### About this exercise
Pick every line out of the entries below that has the string "combinational", and copy it.

### Provided records
`config.mk`:
```
export PLATFORM = sky130hd
export DESIGN_NAME = fba_word_search
export DESIGN_NICKNAME = d
export VERILOG_FILES = /design/src/fba_pkg.sv /design/src/fba_word_search.sv
export SDC_FILE = /design/constraint.sdc
export NUM_CORES = 1
export LEC_CHECK = 0
export BUFFER_PORTS_ARGS = -buffer_cell sky130_fd_sc_hd__buf_2
export CORE_ASPECT_RATIO = 1.1
export CORE_MARGIN = 5
export CORE_UTILIZATION = 35
export DETAILED_ROUTE_END_ITERATION = 8
export SYNTH_ARGS = -nofsm -noshare
export SYNTH_HDL_FRONTEND = slang
export SYNTH_SLANG_ARGS = --single-unit
```
`constraint.sdc`:
```
create_clock -name vclk -period 6.9
set_input_delay 0 -clock vclk [all_inputs]
set_output_delay 0 -clock vclk [all_outputs]
set_load 0.1 [all_outputs]
```
`src/fba_pkg.sv`:
```
// Shared constants and types for the frame bitmap allocator.
`default_nettype none

package fba_pkg;

  // Command codes
  localparam logic [2:0] CMD_SET   = 3'd0;
  localparam logic [2:0] CMD_CLEAR = 3'd1;
  localparam logic [2:0] CMD_TEST  = 3'd2;
  localparam logic [2:0] CMD_FIND  = 3'd3;
  localparam logic [2:0] CMD_ALLOC = 3'd4;
  localparam logic [2:0] CMD_FREE  = 3'd5;

  // Status codes
  localparam logic [1:0] ST_OK        = 2'd0;
  localparam logic [1:0] ST_HAS_FRAME = 2'd1;
  localparam logic [1:0] ST_NO_FRAME  = 2'd2;

  // Field widths
  localparam int CMD_W   = 3;
  localparam int ADDR_W  = 28;
  localparam int FRAME_W = 16;
  localparam int STAT_W  = 2;

  // 4 KiB frames
  localparam int FRAME_SHIFT = 12;

  // Configuration register
  localparam int                 FRAME_COUNT_W     = 17;
  localparam logic [16:0]        FRAME_COUNT_RESET = 17'd65536;
  localparam int                 PADDR_W           = 3;
  localparam int                 PDATA_W           = 32;
  localparam logic               REG_FRAME_COUNT   = 1'b0;

  // Flags from the word search unit
  typedef struct packed {
    logic hit;       // a free frame below the limit lies in this word
    logic past_end;  // the word starts at or beyond the limit
  } srch_flags_t;

endpackage

`default_nettype wire

```
`src/fba_word_search.sv`:
```
// Lowest free frame in one bitmap word, masked to frames below the limit.
`default_nettype none

module fba_word_search import fba_pkg::*; #(
  parameter int BPW   = 32,
  parameter int BIT_W = 5,
  parameter int CNT_W = 18
) (
  input  wire logic [BPW-1:0]   word,
  input  wire logic [CNT_W-1:0] base,
  input  wire logic [CNT_W-1:0] limit,
  output srch_flags_t           flags,
  output logic [BIT_W-1:0]      idx
);

  logic [CNT_W-1:0] rem;
  logic [BPW-1:0]   mask;
  logic [BPW-1:0]   free_bits;

  // frames of this word that lie below the limit
  always_comb begin
    rem = limit - base;
    flags.past_end = (base >= limit);
    if (flags.past_end) begin
      mask = '0;
    end else if (rem >= CNT_W'(BPW)) begin
      mask = '1;
    end else begin
      mask = ~({BPW{1'b1}} << rem[BIT_W-1:0]);
    end
    free_bits = ~word & mask;
    flags.hit = |free_bits;
  end

  // priority encode, lowest bit wins
  always_comb begin
    idx = '0;
    for (int b = BPW - 1; b >= 0; b--) begin
      if (free_bits[b]) begin
        idx = BIT_W'(b);
      end
    end
  end

endmodule

`default_nettype wire

```
==> impl.org <==
** Outcome
- Status :: finished clean

** Drt
- Number of DRC markers in iteration 0 :: 139
- Remaining DRCs :: 0
- Number of nets with antenna violations after routing :: 0
- Via count :: 3030
- Post-detailed-route wirelength per cell :: 15.7 um
- Post-Route WL :: 7.73 mm
- Ratio of routed vias to standard cells :: 6.16
- The first detailed-routing pass took 5 iterations.

** Logic synthesis
- Post-synthesis compound-gate area fraction :: 51.8%
- Synthesis produced a netlist with a net count of 438.
- After synthesis, the share of cell area in mux cells is 1.28%.
- Cell count after synthesis :: 351
- Summing the areas of all xor and xnor instances in the mapped netlist gives 2.61% of the synthesized area.
- The synthesized netlist devotes 24.1% of its cell area to simple gates.
- After synthesis, the largest family of logic cells by area is compound AO/OA/AOI/OAI gates.
- Yosys attributes the largest share of cell area to ha_1 9.6%, a21oi_1 5.3%, inv_1 4.9%.
- The biggest area contributor in the post-synthesis netlist is ha_1.
- Synthesized area per cell :: 6.70 um2
- Netlist cell types :: 67
- Commonest cells post-synth :: 31 x inv_1, 30 x nand2_1, 25 x a21oi_1, 23 x o21ai_0, 21 x nor2_1
- Most instantiated library cell after synthesis :: inv_1
- The synthesized netlist devotes 10.4% of its cell area to adder and majority cells.
- The synthesized netlist occupies a cell area of 2350 um2.
- During synthesis, Yosys emitted a total of 0 warnings.
- Fraction of post-synthesis cell area in the top cell type by area :: 9.57%
- Of the synthesized area, sequential elements account for 0%.

** Placement
- Estimated wirelength of the detail-placed design :: 6.32 mm
- Final GP Congestion :: 0.944
- Number of port buffers :: 75
- Placed Instances :: 492

** Worst setup path
- CP endpoint kind :: primary output
- Peak fanout along the critical path :: 37
- Critical path data required time :: 6900 ps
- Slowest-stage cell, CP :: ha_1
- Walking the worst path, the cells encountered are buf_2 -> inv_1 -> ha_1 -> o211a_1 -> o31a_1 -> o21a_1 -> o31a_1 -> or3_4 -> a211oi_4 -> buf_4 -> a41oi_1 -> or2_4 -> o31ai_4 -> nand2_2 -> or3_1 -> buf_2.
- Worst Path Class, Setup :: in2out
- Startpoint type of the worst setup path :: primary input
- Longest individual stage delay on the worst path :: 390 ps
- Data on the critical path arrives at its endpoint at 3970 ps.

** Finish
- Cells fill 42.0% of the core in the end.
- Excluding fillers, the count of instances in the completed layout stands at 492.
- Proportion of layout cells with a drive suffix above 1 :: 25.1%
- Compared with the post-synthesis result, the final layout area differs by 17.1%.
- Number of antenna cells inserted :: 0
- Layout sequential cell count :: 0
- Counting the fill cells in the layout gives 705.
- Summing all flip-flop and latch instances after layout gives 0 um2.
- The clock buffers instantiated in the layout total 0.
- Layout Nets :: 499

** Global routing
- The first global-routing pass estimated 12.6 mm of wire.
- Pin count of the biggest net entering global routing :: 38
- The number of antenna violations at the first check in global routing is 0.
- Global-route congestion overflow total :: 0
- Total routing resource utilization after global routing :: 17.7%
- Number of global-route vias before repair :: 2771

** STA
- Final setup vio count :: 0
- The worst pin sits at a relative slew slack of 39.6%.
- Fin crit period :: 3970 ps
- Hold timing on the final database bottoms out at a slack of 761 ps.
- In the finished design, the share of the clock period the worst path needs comes to 57.5%.
- Adding up every negative setup slack in the final design gives 0 ps.
- The number of pins with negative max-slew slack in the final report was 0.
- Slew at the pin closest to its max-slew limit :: 902 ps
- Achievable Freq :: 0.252 GHz
- Unrepaired setup endpoints after global routing :: false
- Final-report hold violation count :: 0

** Run
- Max-cap violations in this run came to 0.

** Floorplan
- DIE HEIGHT :: 96.0 um
- Cell Rows :: 31
- Die outline area :: 8460 um2
- Width of the die :: 88.2 um
- In this run the standard cell core region covers 6560 um2.
- Effective utilization at floorplan :: 35.9%
- For this design the top-level I/O count stands at 75.

** Pwr
- Static leakage :: 1.30 nW
- Worst VDD drop :: 0.0890 mV
- Total Power :: 321 uW
- Total power divided by cell area :: 116 nW/um2

** CTS
- Count of cells resized by post-cts repair :: 0
- Post-cts hold buffer count :: 0
- Setup bufs post-CTS :: 0

** Min path
- The path class of the tightest hold or removal check is in2out.
==> cell families (layout without fill, tap and decap cells) <==
family / Yosys count / count (layout)
compound gates: 161 / 161
simple gates: 109 / 109
buf+inv: 52 / 111
fa+ha+maj: 19 / 19
xor+xnor: 7 / 7
mux: 3 / 3
==> final timing paths <==
| check | start | end | cells past startpoint |
|---|---|---|---|
| setup / recovery | base[2] | flags[1] | 16 |
| hold / removal | word[1] | idx[0] | 5 |
==> area by class of cell <==
class	instances	area, um2	area share (%)
Inverter	31	116	4.22
Multi-Input combinational cell	299	2120	77.1
Timing Repair Buffer	80	413	15.0
Tap cell	82	103	3.72
==> metal layers <==
metal / GRT usage (%) / part of all wire [%] / vias up
li1: - / - / 1490
met1: 23.7 / 42 / 1382
met2: 31.4 / 48 / 139
met3: 1.11 / 7.7 / 19
met4: 3.15 / 2.4 / 0
met5: 0 / 0 / -
==> worst max-delay path, delay by kind of cell <==
family | cells | cell delay, ps
adder cells (fa/ha/maj) | 1 | 390
buffers and inverters | 4 | 780
AND/OR/NAND/NOR | 4 | 1130
AO/OA/AOI/OAI | 7 | 1650
==> power by group <==
group          internal, mW  switching (mW)  total [mW]
clock                     0               0           0
sequential                0               0           0
combinational         0.106           0.215       0.321
==> cell usage in the layout, fill, tap and decap left out, types with 3 or more instances in the layout <==
cell type,Yosys,routed
or3_1,3,3
or2_2,4,4
nand3b_1,4,4
and4_1,3,3
o211ai_1,8,8
a21o_1,8,8
o22ai_1,4,4
and2_1,3,3
o2111ai_1,3,3
nand4_1,4,4
xnor2_1,5,5
mux2i_1,3,3
nand3_1,10,10
buf_2,3,75
nor2_1,21,21
o21a_1,10,10
o31ai_1,5,5
a41o_1,7,7
nor3_1,5,5
a31oi_1,12,12
a21oi_1,25,25
and3_1,6,6
buf_4,0,5
o21ai_0,23,23
a31o_2,5,5
inv_1,31,31
nand2_1,30,30
a211o_1,5,5
ha_1,18,18
nand2b_1,5,5
a211oi_1,5,5
a21boi_0,3,3
o211a_1,3,3
a41oi_1,10,10
==> through the flow <==
step           instance area (um2)  worst slack (ps)
5_1_grt                       2760              2660
3_3_place_gp                  2760              3040
3_5_place_dp                  2760              2980
6_report                      2760              2930
4_1_cts                       2760              2950
2_1_floorplan                 2350              1430
(Power assumes the default switching activity.)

### Written solution
Multi-Input combinational cell	299	2120	77.1
combinational         0.106           0.215       0.321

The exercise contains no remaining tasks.